File: src/design/blcd_pkg.sv
// Shared constants, codes and types for the box lasso coordinate descent core.
// Used by the top level, blcd_mul and blcd_div; depends on nothing.
package blcd_pkg;

  localparam int DIM       = 32;
  localparam int FRAC_BITS = 16;

  localparam int IW     = (DIM > 1) ? $clog2(DIM) : 1;
  localparam int CW     = $clog2(DIM + 1);
  localparam int QDEPTH = DIM * DIM;
  localparam int QAW    = (QDEPTH > 1) ? $clog2(QDEPTH) : 1;
  localparam int DCW    = $clog2(FRAC_BITS + 1);
  localparam int MUL_W  = 33;

  localparam logic [31:0] ONE_FX = 32'(64'd1 << FRAC_BITS);
  localparam logic signed [63:0] OBJ_MAX = (64'sd1 <<< 47) - 64'sd1;
  localparam logic signed [63:0] OBJ_MIN = -(64'sd1 <<< 47);

  typedef enum logic [1:0] {
    OP_LOAD_Q = 2'd0,
    OP_LOAD_B = 2'd1,
    OP_LOAD_W = 2'd2,
    OP_RUN    = 2'd3
  } op_t;

  typedef enum logic [1:0] {
    CFG_PENALTY   = 2'd0,
    CFG_MAX_SWEEP = 2'd1,
    CFG_THRESHOLD = 2'd2,
    CFG_DIM       = 2'd3
  } cfg_t;

  typedef enum logic [4:0] {
    ST_IDLE,
    ST_CHK_RD,
    ST_CHK_WAIT,
    ST_DOT_RD,
    ST_DOT_MUL,
    ST_DOT_ACC,
    ST_UPD_RES,
    ST_UPD_CMP,
    ST_UPD_DIV,
    ST_OBJ_INIT,
    ST_OBJ_RD,
    ST_OBJ_MUL,
    ST_OBJ_ACC,
    ST_OBJ_WB_RD,
    ST_OBJ_WB_CAP,
    ST_OBJ_LIN,
    ST_OBJ_QHI,
    ST_OBJ_QSUM,
    ST_PEN_LO,
    ST_PEN_HI,
    ST_PEN_SUM,
    ST_CONV,
    ST_EMIT_RD,
    ST_EMIT_OUT
  } state_t;

  // Floor shift of a full 64-bit product back to fixed point.
  function automatic logic signed [63:0] fx_shift(input logic [63:0] p);
    fx_shift = $signed(p) >>> FRAC_BITS;
  endfunction

endpackage

File: src/design/blcd_mul.sv
// Shared signed multiplier with a registered product.
// Depends on blcd_pkg for the operand width.
module blcd_mul
  import blcd_pkg::*;
(
  input  logic                      clk,
  input  logic signed [MUL_W-1:0]   a,
  input  logic signed [MUL_W-1:0]   b,
  output logic signed [2*MUL_W-1:0] p
);

  always_ff @(posedge clk) begin
    p <= a * b;
  end

endmodule

File: config.mk
export PLATFORM = sky130hd
export DESIGN_NAME = blcd_mul
export DESIGN_NICKNAME = d
export VERILOG_FILES = /design/src/design/blcd_pkg.sv /design/src/design/blcd_mul.sv
export SDC_FILE = /design/constraint.sdc
export NUM_CORES = 2
export LEC_CHECK = 0
export BUFFER_PORTS_ARGS = -buffer_cell sky130_fd_sc_hd__buf_2
export CAP_MARGIN = 5
export CORE_MARGIN = 4
export CORE_UTILIZATION = 40
export CTS_CLUSTER_DIAMETER = 50
export CTS_CLUSTER_SIZE = 24
export DETAILED_ROUTE_END_ITERATION = 6
export PLACE_DENSITY = 0.66
export SLEW_MARGIN = 10
export SYNTH_ARGS = -nofsm -noshare
export SYNTH_HDL_FRONTEND = slang
export SYNTH_SLANG_ARGS = --single-unit
File: constraint.sdc
create_clock -name clk -period 9.4 [get_ports clk]
set_clock_uncertainty 0.2 [all_clocks]
set_input_delay 1.41 -clock clk [delete_from_list [all_inputs] [get_ports clk]]
set_output_delay 1.41 -clock clk [all_outputs]
set_load 0.05 [all_outputs]
# ---- After elaboration in Yosys (flattened, before gate mapping)
# Index checks and enable logic that the tools add are counted.
# W data, S select, Z words.
dict set report op_classes {
  n_mul 1
}
# op count
set ops {}
lappend ops {{$mul A33 B33 Y66} 1}
dict set report totals {
  regBits 66
  out_inout_bits 66
}

# ---- Longest topological paths before layout
dict set report logic_depth {
  word_depth 1
  ltp_mapped 27
  ltp_nobuf 26
}

# ---- Worst setup path after synthesis
# No wires, ideal clock.
dict set report synth_path {
  kind {in2reg}
  from {input a[32]}
  to {register p[62]}
  setup_ps 79
  t_arrival_ps 8567
  t_required_ps 9121
  slack_ps 554
  cell_stages 23
  cell_sequence {clkbuf_1 > nand2_1 > inv_1 > fa_1 > fa_1 > fa_1 > fa_1 > fa_1 > fa_1 > fa_1 > inv_1 > fa_1 > inv_1 > ha_1 > clkbuf_1 > and3_1 > nand3_1 > nand2b_1 > a2111oi_4 > a211oi_4 > a21o_2 > a21o_1 > a211oi_2}
}
dict set report synth_via {
  elab_chain_len 1
}
# element line
set synth_lines {}
lappend synth_lines {{start, declared} blcd_mul.sv:7} ;# input logic signed [MUL_W-1:0] a,
lappend synth_lines {{$mul A33 B33 Y66} blcd_mul.sv:13} ;# p <= a * b;
lappend synth_lines {{end signal, assigned} blcd_mul.sv:13}
lappend synth_lines {{end, declared} blcd_mul.sv:9} ;# output logic signed [2*MUL_W-1:0] p
# No other way between the ends.

# ---- Worst setup path in the final report
dict set report layout_path {
  from {input b[19]}
  to {register p[58]}
}
dict set report layout_via {
  elab_chain_len 1
}
# element line
set layout_lines {}
lappend layout_lines {{start, declared} blcd_mul.sv:8} ;# input logic signed [MUL_W-1:0] b,
lappend layout_lines {{$mul A33 B33 Y66} blcd_mul.sv:13}
# No other way between the ends.

==> results.yml <==
timing:
  fmax_mhz: 111
  slew_violations: 0
  setup_viol: 0
  setup_tns_ns: 0
  report.final.hold_viol_count: 0
  fin_crit_ns: 8.98
  maxSlewHeadroom: 0.319
  rsz0062_at_grt: "no"
  fin_crit_sh: 0.955
  tightestPinTransition_ns: 1.02
synthesis:
  ys_top_cells_by_count: "1145 x fa_1, 1131 x inv_1, 562 x and2_1"
  syn-num-nets: 5767
  ys.warnings.count: 0
  synthTopCellsByArea: "fa_1 56%, inv_1 10%, and2_1 8.6%"
  synth_edf_count: 0
  yosysMostFrequentCell: "fa_1"
  postSynthAreaPerCell_um2: 9.39
  synth_top_area_cell: "fa_1"
  synth-main-ff-cell: "dfxtp_1"
  ys_seq_area_frac: 0.0324
  ys_ff_latch: 66
  yosysTopAreaCellShare: 0.563
  ys_types: 80
  synth-async-reset-ratio: 0
  synth_area_mm2: 0.0407
  syn_inst: 4338
grt:
  grt_max_degree: 34
  grt_pass1_vias: 31500
  overflow: 0
  grt_first_pass_wirelength_um: 173000
  antenna_found_initial: 9
  groute.usage.overall: 0.207
floorplan:
  ios: 133
  die-height_um: 327
  start_util: 0.405
  fp-row-count: 116
  core_area_mm2: 0.101
  die-width_um: 327
  die-area_mm2: 0.107
setup_path:
  critical_path.max_fanout: 33
  cp_slowest_cell: "a22oi_1"
  crit_arrival_ns: 9.08
  cp-startpoint: "b[19]"
  cp-start-kind: "input pin"
  cp_slowest_stage_delay_ns: 0.67
  cp_cell_sequence: "buf_2, nand2_1, fa_1, fa_1, inv_1, fa_1, fa_1, fa_1, fa_1, fa_1, inv_1, fa_1, inv_1, ha_1, a21oi_1, o21ai_0, a22oi_1, nor2_1, a211oi_4, buf_12, a21oi_2, nor4b_2, a311oi_1"
  critical-path-top-delay-family: "adder cells"
  end_kind: "flip-flop"
  crit_top_cell: "fa_1"
  path_class: "input pin to flip-flop"
  critPathRequiredTime_ns: 9.50
  path_buf_inv: 5
final_layout:
  syn_to_final_growth_pct: 7.71
  regMostFlops: "p"
  largestRegisters: "p: 66 flops"
  largest_reg_flops: 66
  num-nets-final: 5837
  drive_gt1_frac: 0.0752
clocking:
  cts.sink_count: 66
  post_cts.resized_instances: 0
  cts_max_level: 3
  postCtsHoldBufs: 0
  cts_buffers: 9
  cts.clk_slew.worst_paths_ns: 0.08
  cts_buffer_depth: 2
  cts_tree: "yes"
  postCtsSetupRepairBufs: 0
  root_buffer: "clkbuf_16"
placement:
  port_buffers: 132
  dp_hpwl_um: 92000
  gp_congestion: 0.899
drt:
  dr.first_iter.drc_count: 1731
  drt-wirelength-per-cell_um: 18.2
  dr.pass1.iters: 5
  vias_per_cell: 4.94
  vias: 28500
  drtAntennaViolNets: 0
  remaining_drc_errors: 0
  wl_um: 105000
hold_path:
  hold_path.class: "input pin to flip-flop"
  hold_start: "b[0]"
flow_run:
  maxCapViolations: 0
run_status:
  status: "finished clean"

------------------------------

### [Exercise]
The answer must hold exactly the lines of the entries above, from the first line through the line that contains "the operand width.", and no others.

### [Expected answer]
File: src/design/blcd_pkg.sv
// Shared constants, codes and types for the box lasso coordinate descent core.
// Used by the top level, blcd_mul and blcd_div; depends on nothing.
package blcd_pkg;

  localparam int DIM       = 32;
  localparam int FRAC_BITS = 16;

  localparam int IW     = (DIM > 1) ? $clog2(DIM) : 1;
  localparam int CW     = $clog2(DIM + 1);
  localparam int QDEPTH = DIM * DIM;
  localparam int QAW    = (QDEPTH > 1) ? $clog2(QDEPTH) : 1;
  localparam int DCW    = $clog2(FRAC_BITS + 1);
  localparam int MUL_W  = 33;

  localparam logic [31:0] ONE_FX = 32'(64'd1 << FRAC_BITS);
  localparam logic signed [63:0] OBJ_MAX = (64'sd1 <<< 47) - 64'sd1;
  localparam logic signed [63:0] OBJ_MIN = -(64'sd1 <<< 47);

  typedef enum logic [1:0] {
    OP_LOAD_Q = 2'd0,
    OP_LOAD_B = 2'd1,
    OP_LOAD_W = 2'd2,
    OP_RUN    = 2'd3
  } op_t;

  typedef enum logic [1:0] {
    CFG_PENALTY   = 2'd0,
    CFG_MAX_SWEEP = 2'd1,
    CFG_THRESHOLD = 2'd2,
    CFG_DIM       = 2'd3
  } cfg_t;

  typedef enum logic [4:0] {
    ST_IDLE,
    ST_CHK_RD,
    ST_CHK_WAIT,
    ST_DOT_RD,
    ST_DOT_MUL,
    ST_DOT_ACC,
    ST_UPD_RES,
    ST_UPD_CMP,
    ST_UPD_DIV,
    ST_OBJ_INIT,
    ST_OBJ_RD,
    ST_OBJ_MUL,
    ST_OBJ_ACC,
    ST_OBJ_WB_RD,
    ST_OBJ_WB_CAP,
    ST_OBJ_LIN,
    ST_OBJ_QHI,
    ST_OBJ_QSUM,
    ST_PEN_LO,
    ST_PEN_HI,
    ST_PEN_SUM,
    ST_CONV,
    ST_EMIT_RD,
    ST_EMIT_OUT
  } state_t;

  // Floor shift of a full 64-bit product back to fixed point.
  function automatic logic signed [63:0] fx_shift(input logic [63:0] p);
    fx_shift = $signed(p) >>> FRAC_BITS;
  endfunction

endpackage

File: src/design/blcd_mul.sv
// Shared signed multiplier with a registered product.
// Depends on blcd_pkg for the operand width.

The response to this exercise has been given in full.